Archer is stressing handwashing techniques to prevent the spread of shigella…and other infectious diseases–The number is still climbing. The bacteria enter through the mouth off of food or your hands. When food is passed around, “Everybody is touching that serving spoon so everybody needs to wash their hands before they sit down to the meal or one person could be infecting everybody.”
Shigellosis is spread from person-to-person through the fecal-oral route. The bacteria can be transferred easily among children because of their poor hand washing habits and tendency to put things in their mouths.
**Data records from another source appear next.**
**src/rtl/crc_pkg.sv**
```systemverilog
// Shared constants for the CRC burst checker: FSM encoding and the
// ATA UDMA default generator polynomial / preset.
package crc_pkg;

    localparam logic [1:0] ST_IDLE  = 2'd0;
    localparam logic [1:0] ST_ACCUM = 2'd1;
    localparam logic [1:0] ST_DONE  = 2'd2;

    localparam logic [15:0] CRC_POLY_ATA = 16'h1021;
    localparam logic [15:0] CRC_SEED_ATA = 16'h4ABA;

endpackage

```
**src/rtl/crc_step.sv**
```systemverilog
// Combinational one-word CRC step: shifts DW data bits MSB-first through a
// CW-bit register with an implicit x^CW term, no reflection, no final XOR.
module crc_step
    import crc_pkg::*;
#(
    parameter int              DW   = 16,
    parameter int              CW   = 16,
    parameter logic [CW-1:0]   POLY = CRC_POLY_ATA
) (
    input  logic [CW-1:0] C,
    input  logic [DW-1:0] D,
    output logic [CW-1:0] Q
);

    logic [CW-1:0] acc;

    always_comb begin
        acc = C;
        for (int i = DW - 1; i >= 0; i--) begin
            if (acc[CW-1] ^ D[i]) begin
                acc = (acc << 1) ^ POLY;
            end else begin
                acc = acc << 1;
            end
        end
        Q = acc;
    end

endmodule

```
**config.mk**
```make
export PLATFORM = sky130hd
export DESIGN_NAME = crc_step
export DESIGN_NICKNAME = d
export VERILOG_FILES = /design/src/rtl/crc_pkg.sv /design/src/rtl/crc_step.sv
export SDC_FILE = /design/constraint.sdc
export NUM_CORES = 1
export LEC_CHECK = 0
export CORE_MARGIN = 2
export CORE_UTILIZATION = 30
export DETAILED_ROUTE_END_ITERATION = 7
export PLACE_DENSITY = 0.8
export SLEW_MARGIN = 10
export SYNTH_ARGS = -nofsm -noshare
export SYNTH_HDL_FRONTEND = slang
export SYNTH_SLANG_ARGS = --single-unit
```
**constraint.sdc**
```tcl
create_clock -name vclk -period 2.75
set_input_delay 0.825 -clock vclk [all_inputs]
set_output_delay 0.825 -clock vclk [all_outputs]
set_load 0.02 [all_outputs]
```
==> results of run 1 <==
[kinds of logic after synthesis]
kind of cell and Yosys count:
XOR/XNOR 50
[stage by stage]
step                      setup WS, ns   util
after floorplan                 -0.197      -
after global placement           -1.21  0.880
after detailed placement         -1.30  0.880
==> run metrics, run 1 <==
status=did not finish; Failed at=clock tree synthesis; error msg=[ERROR DPL-0038] Utilization greater than 100%, impossible to legalize; Mapped Nets=82; largest family of logic cells by synthesized area=XOR/XNOR gates; leading area contributor after synthesis=xnor2_1; cts hold-fix bufs=0; Starting Density=0.320; top-area cell type share of the netlist area=0.470; synthesized area=559 µm²; die height=47.2 µm; Syn. warnings=0; top cells by count, synth=xnor2_1 (30), xor2_1 (10), xnor3_1 (3); IO Port Bufs=48; xor/xnor share of the synthesized area=1.00; count of cell types in the netlist=8; Final GP Congestion=0.683; count leader, synth=xnor2_1; DPL Wire Length=1.69 mm; num rows=15; Synth Area in Adders=0; mux cell area share after synthesis=0; Top Ports=48; synth top area cells=xnor2_1 (47%), xor2_1 (16%), xnor3_1 (12%); sequential share of the synthesized area=0; Synth Area in Simple Gates=0; syn avg cell area=11.2 µm²; Placed Instances=145; synthesized instance count=50; post-place instance area=1540 µm²; Setup Buffers After CTS=16; post-cts sizing count=187; die width=47.2 µm; Synth Area in Compound Gates=0
==> run 2: changes to the inputs <==
CORE_AREA = 2 2 63 65   (was unset)
CORE_MARGIN = unset   (was 2)
CORE_UTILIZATION = unset   (was 30)
DIE_AREA = 0 0 65 67   (was unset)
PLACE_DENSITY = unset   (was 0.8)
PLACE_DENSITY_LB_ADDON = 0.15   (was unset)
clock period = 3.58 ns   (was 2.75 ns; I/O delays follow)
==> run metrics, run 2 <==
count of cell types in the netlist=8 (unchanged); hold endpoint=Q[12]; Global Route Usage Sum=0.0713; worst hold slack=2.73 ns; DPL Wire Length=1.31 mm (-23%); Mapped Nets=82 (unchanged); wire per inst=8.87 µm; Final GP Congestion=0.625 (-8.5%); WP data arrival=2.49 ns; Residual DRC=0; leading area contributor after synthesis=xnor2_1; Setup WS post-layout=0.0201 ns; first-pass GRT wire length=2.50 mm; cts hold-fix bufs=0 (unchanged); top cells by count, synth=xnor2_1 (30), xor2_1 (10), xnor3_1 (3); die height=67 µm (+42%); minimum clock period=3.56 ns; final antenna-violating net count=0; startpoint types=primary input; PD cells=540 nW/µm²; detailed-router iteration count before antenna repair=2; register area=0 µm²; commonest non-fill, non-tap cell in the layout=buf_4; WS Path Type=in2out; Crit path required time=2.51 ns; final-layout clock buffer total=0; status=completed; vias in the first global route=605; RSZ-0062 raised after global routing=true; core area=3610 µm²; Final nets=159; ANT cells=0; Post-Route WL=1.54 mm; highest metal layer with signal wires=met3; synth top area cells=xnor2_1 (47%), xor2_1 (16%), xnor3_1 (12%); syn avg cell area=11.2 µm² (unchanged); count leader, synth=xnor2_1; fmax=281 MHz; layout cells sized above 1=0.728; Hold Startpoint=D[0]; most frequent cells in the layout=buf_4 (31), xnor2_2 (15), xnor2_1 (12); Final Hold Violating Endpoints=0; synthesized instance count=50 (unchanged); Slew Limit Fails=0; met2 routed WL=846 µm; crit path from=D[15]; sequential cell count=0; CP Max Fanout=2; Setup crit end kind=output port; Final Setup Violations=0; gr ovfl total=0; Slew headroom=0.825; met1 WL=588 µm; fin crit share=0.994; Place WS=-0.859 ns (+0.444 ns); DR iter-0 viols=5; IO Port Bufs=48 (unchanged); Max-Cap Viols=0; worst ir drop on vdd=0.191 mV; leak pwr=0.000705 µW; HP Class=in2out; die width=65 µm (+38%); internal power=410 µW; largest net degree at the start of global routing=4; sequential share of the synthesized area=0 (unchanged); Synth-to-Final Area Change=159%; post-place instance area=1310 µm² (-15%); net load switching power=373 µW; share of power burned in the clock network=0; switching part of the total=0.476; combinational group share of total power=1.000; hold path cells=6; Starting Density=0.155 (-0.165); worst slew pin tran=0.262 ns; area of the die=4360 µm²; num rows=22 (+7); Syn. warnings=0 (unchanged); initial antenna violation count=0; Top Ports=48 (unchanged); total power=783 µW; top-area cell type share of the netlist area=0.470 (unchanged); Flop pwr share=0; design area=1450 µm²; met3 routed WL=101 µm; Filler cells=379; synthesized area=559 µm² (unchanged); vias=593; via-per-instance ratio=3.43
run 2: cell counts after synthesis:
No cell type changed its count.
run 2: area by class of cell:
type,count,area [µm²],area share
multi-input combinational,50,817,0.563
tap,48,60.1,0.0414
timing repair buffer,75,573,0.395
run 2: power by group through the flow:
| stage | Sequential [µW] | Combinational (µW) | Clock [µW] |
|---|---|---|---|
| CTS | 0 | 801 | 0 |
| detailed placement | 0 | 790 | 0 |
| finish | 0 | 783 | 0 |
| global placement | 0 | 791 | 0 |
| global route | 0 | 824 | 0 |
| floorplan | 0 | 443 | 0 |
run 2: per-layer routing:
layer	GRT usage	up-vias
met4	0	0
met1	0.0832	272
met2	0.151	23
met5	0	-
met3	0.00169	0
li1	-	298
run 2: through the flow:
step                      utilization  instances  TNS, ns
after floorplan                     -         50  -0.0450
after global placement          0.363        166   -11.11
after detailed placement        0.363        166   -11.17
after CTS                       0.407        173        0
after global routing            0.402        173  -0.0474
final                           0.402        173        0
run 2: cell families after synthesis:
family and share of synthesized area:
XOR/XNOR 1.00
run 2: how the worst max path moves through the flow:
stage | end | slack, ns | depth (start not counted)
after CTS | Q[13] | 0.0006 | 6
after global placement | Q[8] | -0.83 | 6
final | Q[5] | 0.02 | 7
after detailed placement | Q[15] | -0.86 | 6
after floorplan | Q[8] | -0.02 | 4
after global routing | Q[5] | -0.03 | 7
run 2: timing repair:
item,in CTS,in global routing
pin swaps,28,16
endpoints found under the hold margin,0,0
buffers inserted,7,0
endpoints found under the setup margin,16,13
resized for setup,145,21
run 2: critical path: stages:
cell	delay [ns]
clkdlybuf4s15_2	0.19
xor2_2	0.15
buf_4	0.14
xnor3_1	0.19
xnor3_2	0.44
xnor2_2	0.15
buf_4	0.15
No activity file was read; power rests on OpenSTA's default activity.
People can also become infected by consuming food or drinks prepared by an infected person or handling or cleaning up feces.
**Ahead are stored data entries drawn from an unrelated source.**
==> src/rtl/hack_loader_pkg.sv <==
// Shared definitions for the Hack ROM loader: FSM state encoding, default
// ROM geometry and the byte order of words in the load stream.
package hack_loader_pkg;

    localparam int DEFAULT_ROM_ADDR_W = 15;

    // Words arrive high byte first.
    localparam logic STREAM_BIG_ENDIAN = 1'b1;

    typedef enum logic [3:0] {
        IDLE    = 4'd0,
        LEN_HI  = 4'd1,
        LEN_LO  = 4'd2,
        DATA_HI = 4'd3,
        DATA_LO = 4'd4,
        WRITE   = 4'd5,
        CHECK   = 4'd6,
        DONE    = 4'd7,
        ERROR   = 4'd8
    } loader_state_t;

    // One step of the running stream checksum.
    function automatic logic [7:0] xor_fold(input logic [7:0] acc, input logic [7:0] data);
        return acc ^ data;
    endfunction

    // Build a ROM word from the two stream bytes in arrival order.
    function automatic logic [15:0] assemble_word(input logic [7:0] first, input logic [7:0] second);
        if (STREAM_BIG_ENDIAN) begin
            return {first, second};
        end else begin
            return {second, first};
        end
    endfunction

endpackage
Because Shigella is resistant to gastric acid, a person can get infected with as little as 10 organisms.
Symptoms usually begin 24 to 72 hours after exposure and last about four to seven days without treatment; however, severe infections may require antibiotics.
The CDC offers the following recommendations for preventing the spread of Shigella: Wash hands with soap carefully and frequently, especially after going to the bathroom, after changing diapers, and before preparing foods or beverages; Dispose of soiled diapers properly; Disinfect diaper changing areas after using them; Keep children with diarrhea out of child care settings; Supervise handwashing of toddlers and small children after they use the toilet; Do not prepare food for others while ill with diarrhea and avoid swallowing water fromponds, lakes, or untreated pools.
Every year, about 14,000 cases of shigellosis are reported in the United States, according to the Centers for Disease Control and Prevention (CDC).